- Born: Missy Rayder June 21, 1978 (age 47) River Falls, Wisconsin, U.S.
- Other name: Melissa Rayder
- Modeling information
- Height: 1.78 m (5 ft 10 in)
- Hair color: Dark Brown
- Eye color: Blue
- Agency: One Management (New York); Oui Management (Paris); Fashion Model Management (Milan); Premier Model Management (London); Iconic Management (Berlin) ;

= Missy Rayder =

American fashion model (born 1978)

Melissa "Missy" Rayder (born June 21, 1978) is an American fashion model. She is the younger sister of model Frankie Rayder. Her career is highlighted by appearances on several leading high fashion magazines such as Vogue Italia, Vogue España, and Elle France. She is linked to her sister through various print ad campaigns and joint cover girl work.

==Background==
Born in River Falls, Wisconsin, Rayder has done runway show modeling of ready to wear apparel since 1997. She has also appeared in print ads for companies including Ann Taylor, Balenciaga, Barneys New York, Bulgari fragrance, Burberry, David Yurman, Escada, GAP, Jean Paul Gaultier, Kenneth Cole, Missoni, Moschino, Nordstrom, Prada, Louis Vuitton, Vera Wang, and most recently Agent Provocateur.

In 1997, Missy debuted in Paris and Milan runway shows for Chloé, Costume National, Trussardi and others. In the fall of 2000, The New York Times referred to Missy and Frankie Rayder collectively as the famous Rayder Sisters. They had been featured together on the May 2000 cover of Harper's Bazaar. Rayder was considered to be one of the top models at Elite Model Management in New York City at the beginning of 2002. Elite opened up a new division to cater to her and its other top models: Erin O'Connor, Maggie Rizer, Karen Elson, Oluchi Onweagba, and Sophie Dahl. In April 2002, she had income tax issues that nearly prevented from reentering the United States due to money earned overseas during Mercedes Australian Fashion Week. That September, Steven Meisel asked her to shave her hair and eyebrows for a New York Marc Jacobs show. In the following months she was on the cover of German Vogue (October) and Vogue Italia (November) with the latter being Meisel's work.

Rayder was one of the featured models (along with her sister and Linda Evangelista, Twiggy, Patti Hansen with daughters Alexandra and Theodora Richards, and Beverly Johnson) in the 50-model Ann Taylor 50th Anniversary ad campaign that was photographed by Annie Leibovitz in 2004.

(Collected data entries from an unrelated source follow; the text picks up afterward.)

What follows belongs to an exercise in optimizing a design on an open flow for small area, a short achievable clock period and few clock cycles per item; a production flow would make more cautious choices. At most, simulation tests tie the RTL to the original design; equivalence was not proved. For run 1, only the layout was checked, not whether the RTL still works. No activity file was given, so power comes from the tool's default toggle rates.

### design.v
module par_engine (
    input  wire         clk,
    input  wire         rst_n,
    input  wire         in_valid,
    output wire         in_ready,
    input  wire         in_first,
    input  wire         in_last,
    input  wire [1:0]   in_kind,      
    input  wire [3:0]   in_sheet,
    input  wire [127:0] in_data,
    input  wire [1:0]   cfg_nerase,
    input  wire [3:0]   cfg_sx,
    input  wire [3:0]   cfg_sy,
    output reg          out_valid,
    input  wire         out_ready,
    output reg  [127:0] out_a,
    output reg  [127:0] out_b,
    output reg          out_lost
);
    function [7:0] xtime;
        input [7:0] a;
        xtime = {a[6:0], 1'b0} ^ (a[7] ? 8'h1D : 8'h00);
    endfunction
    function [7:0] gf_mul;
        input [7:0] a;
        input [7:0] b;
        integer i;
        reg [7:0] p, aa;
        begin
            p  = 8'h00;
            aa = a;
            for (i = 0; i < 8; i = i + 1) begin
                if (b[i]) p = p ^ aa;
                aa = xtime(aa);
            end
            gf_mul = p;
        end
    endfunction
    localparam [127:0]  W_TAB  = 128'h261387CDE8743A1D8040201008040201;
    localparam [127:0]  K1_TAB = 128'h2C58B07DFAE9CF831B366CD8AD478E01;
    localparam [2047:0] K2_TAB = 2048'h00C382B4A868A0A946177A403339608AC3009B19754DD05D4F8C2EF4806672C0829B002B32EA9ABDBA9E055CF51DCCE4B4192B005664C9296769210AB8F73A85A875325600ACC88F52CED242146DF374684DEA64AC00458D03A481B98428DAFBA0D09AC9C845008A0706551F6F1550A9A95DBD298F8D8A00090E0CAA3EDE2AA0464FBA675203070900121C18497CA154178C9E69CEA4060E120024383092F85F7A2E0521D281550C1C240048706039ED40F45C0A42B91FAA1838480090E0C0723380F5B814846F3E49307090003DDD9D39661DF76D2815DE7C9260E03D007AA76072CC3AF3DA502AA1F839C0DD7A00F48AC0E48574FBA9A0545FED729DA7F400;
    function [7:0] gf_w;
        input [3:0] s;
        gf_w = W_TAB[8*s +: 8];
    endfunction
    function [7:0] gf_k;
        input [1:0] n;
        input [3:0] sx;
        input [3:0] sy;
        begin
            if (n == 2'd0)      gf_k = 8'h01;
            else if (n == 2'd1) gf_k = K1_TAB[8*sx +: 8];
            else                gf_k = K2_TAB[8*{sx, sy} +: 8];
        end
    endfunction
    reg          s1_v;
    reg          s1_first;
    reg          s1_last;
    reg  [1:0]   s1_kind;
    reg  [3:0]   s1_sheet;
    reg  [127:0] s1_d;
    reg  [1:0]   g_n;
    reg  [3:0]   g_sx;
    reg  [3:0]   g_sy;
    reg          ready_r;
    assign in_ready = ready_r;
    wire take = in_valid && ready_r;
    always @(posedge clk) begin
        s1_v     <= rst_n && take;
        s1_first <= in_first;
        s1_last  <= in_last;
        s1_kind  <= in_kind;
        s1_sheet <= in_sheet;
        s1_d     <= in_data;
        if (take && in_first) begin
            g_n  <= cfg_nerase;
            g_sx <= cfg_sx;
            g_sy <= cfg_sy;
        end
    end
    wire       n0 = (g_n == 2'd0);
    wire       n2 = g_n[1];
    wire [7:0] y  = n2 ? gf_w(g_sy) : 8'h00;
    reg [7:0] v;
    always @(*) begin
        case (s1_kind)
            2'd0:    v = gf_w(s1_sheet) ^ y;
            2'd1:    v = y;
            2'd2:    v = {7'd0, !n0};
            default: v = 8'h00;
        endcase
    end
    wire [7:0] coef = gf_mul(gf_k(g_n, g_sx, g_sy), v);
    reg [63:0] cols;
    integer j;
    always @(*) begin
        cols[7:0] = coef;
        for (j = 1; j < 8; j = j + 1)
            cols[8*j +: 8] = xtime(cols[8*(j-1) +: 8]);
    end
    reg          s2_v;
    reg          s2_last;
    reg          s2_clr;      
    reg          s2_binc;     
    reg          s2_p;
    reg          s2_q;
    reg  [1:0]   s2_n;
    reg  [63:0]  s2_cols;
    reg  [127:0] s2_d;
    always @(posedge clk) begin
        s2_v    <= rst_n && s1_v;
        s2_last <= s1_last;
        s2_clr  <= s1_v && s1_first;
        s2_binc <= s1_v && (s1_kind == 2'd0 || (s1_kind == 2'd1 && !n0));
        s2_p    <= s1_v && (s1_kind == 2'd1);
        s2_q    <= s1_v && (s1_kind == 2'd2);
        s2_n    <= g_n;
        s2_cols <= s1_v ? cols : 64'd0;
        s2_d    <= s1_d;
    end
    reg  [127:0] acc_a;
    reg  [127:0] acc_b;
    reg          g_sp;
    reg          g_sq;
    reg          a_done;      
    reg [127:0] nxt_a;
    reg [127:0] nxt_b;
    integer l, b;
    always @(*) begin
        for (l = 0; l < 16; l = l + 1) begin
            nxt_a[8*l +: 8] = s2_clr ? 8'h00 : acc_a[8*l +: 8];
            for (b = 0; b < 8; b = b + 1)
                if (s2_d[8*l + b]) nxt_a[8*l +: 8] = nxt_a[8*l +: 8] ^ s2_cols[8*b +: 8];
        end
        nxt_b = (s2_clr ? 128'd0 : acc_b) ^ (s2_binc ? s2_d : 128'd0);
    end
    wire nxt_sp = (!s2_clr && g_sp) || s2_p;
    wire nxt_sq = (!s2_clr && g_sq) || s2_q;
    wire r_n0 = (s2_n == 2'd0);
    wire r_n1 = (s2_n == 2'd1);
    wire r_n2 = s2_n[1];
    wire res_lost = r_n1 ? !(nxt_sp || nxt_sq) : r_n2 ? !(nxt_sp && nxt_sq) : 1'b0;
    wire a_from_b = r_n0 || (r_n1 && nxt_sp);
    wire [127:0] res_a = res_lost ? 128'd0 : (a_from_b ? nxt_b : nxt_a);
    wire [127:0] res_b = (res_lost || r_n1) ? 128'd0 : r_n0 ? nxt_a : (nxt_a ^ nxt_b);
    wire fin      = (s2_v && s2_last) || a_done;
    wire out_free = !out_valid || out_ready;
    wire out_load = fin && out_free;
    wire n_s1last = take && in_last;
    wire n_fin    = (s1_v && s1_last) || (fin && !out_free);
    wire n_ov     = out_load || (out_valid && !out_ready);
    wire n_ready  = !((n_s1last || (n_fin && n_ov)) && (n_fin || n_ov));
    always @(posedge clk) begin
        acc_a <= nxt_a;
        acc_b <= nxt_b;
        g_sp  <= nxt_sp;
        g_sq  <= nxt_sq;
        if (out_load) begin
            out_a    <= res_a;
            out_b    <= res_b;
            out_lost <= res_lost;
        end
        if (!rst_n) begin
            a_done    <= 1'b0;
            out_valid <= 1'b0;
            ready_r   <= 1'b1;
        end else begin
            a_done    <= fin && !out_free;
            out_valid <= n_ov;
            ready_r   <= n_ready;
        end
    end
endmodule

In 2006, she appeared on the Harper’s Bazaar’s best-dressed list. Rayder is among the people often spotted as a celebrity at New York Knicks games at Madison Square Garden.

Between 2002 and 2007, Rayder appeared on the cover of Vogue Italia six times (November 2002, November 2003, January 2004, July 2004, January 2005, and January 2007) and she also has appeared on the cover of Vogue España (September 2006, April 2008, March 2009) and German Vogue (July 2005). Other cover highlights include Elle France (July 2000 and September 2008) and Elle Italy (February 2001).

In January 2008, she left, DNA, Viva, and Why Not to sign with IMG worldwide. As of February 2009, Rayder was represented by IMG in both New York and Paris, Why Not Model Management in Milan and 2pm Model Management Copenhagen.

==Personal==
Rayder went to visit her sister Frankie in New York City in 1995 and moved to Tribeca. Frankie and Missy formerly lived across the street from each other in New York. During the September 11 attacks, Missy still lived in Tribeca. The Rayder sisters (along with a third sister named Molly) appeared in holiday ads for Gap as siblings in 2003 to the tune of "Put a Little Love in Your Heart". In later years, Rayder and Frankie appeared in Gap holiday ads as a pair. There are a total of four Rayder sisters. They have one brother and their father continued to live in River Falls in 2004.

Along with Maggie Rizer, Karen Elson, and Oluchi Onweagba, Rayder was part of a team of Elite models who cut their billing rate by as much as 75% to appear at a benefit for the Children's Hospital of Philadelphia in 2001. In 2006, Rayder was the subject of photographic work that served as the basis for sketches and a 30 by 42 in pastel drawings that appeared at a benefit for the Whitney Museum of American Art before being placed at the Calvin Klein flagship store on Madison Avenue. The theme of the works were Art from fashion.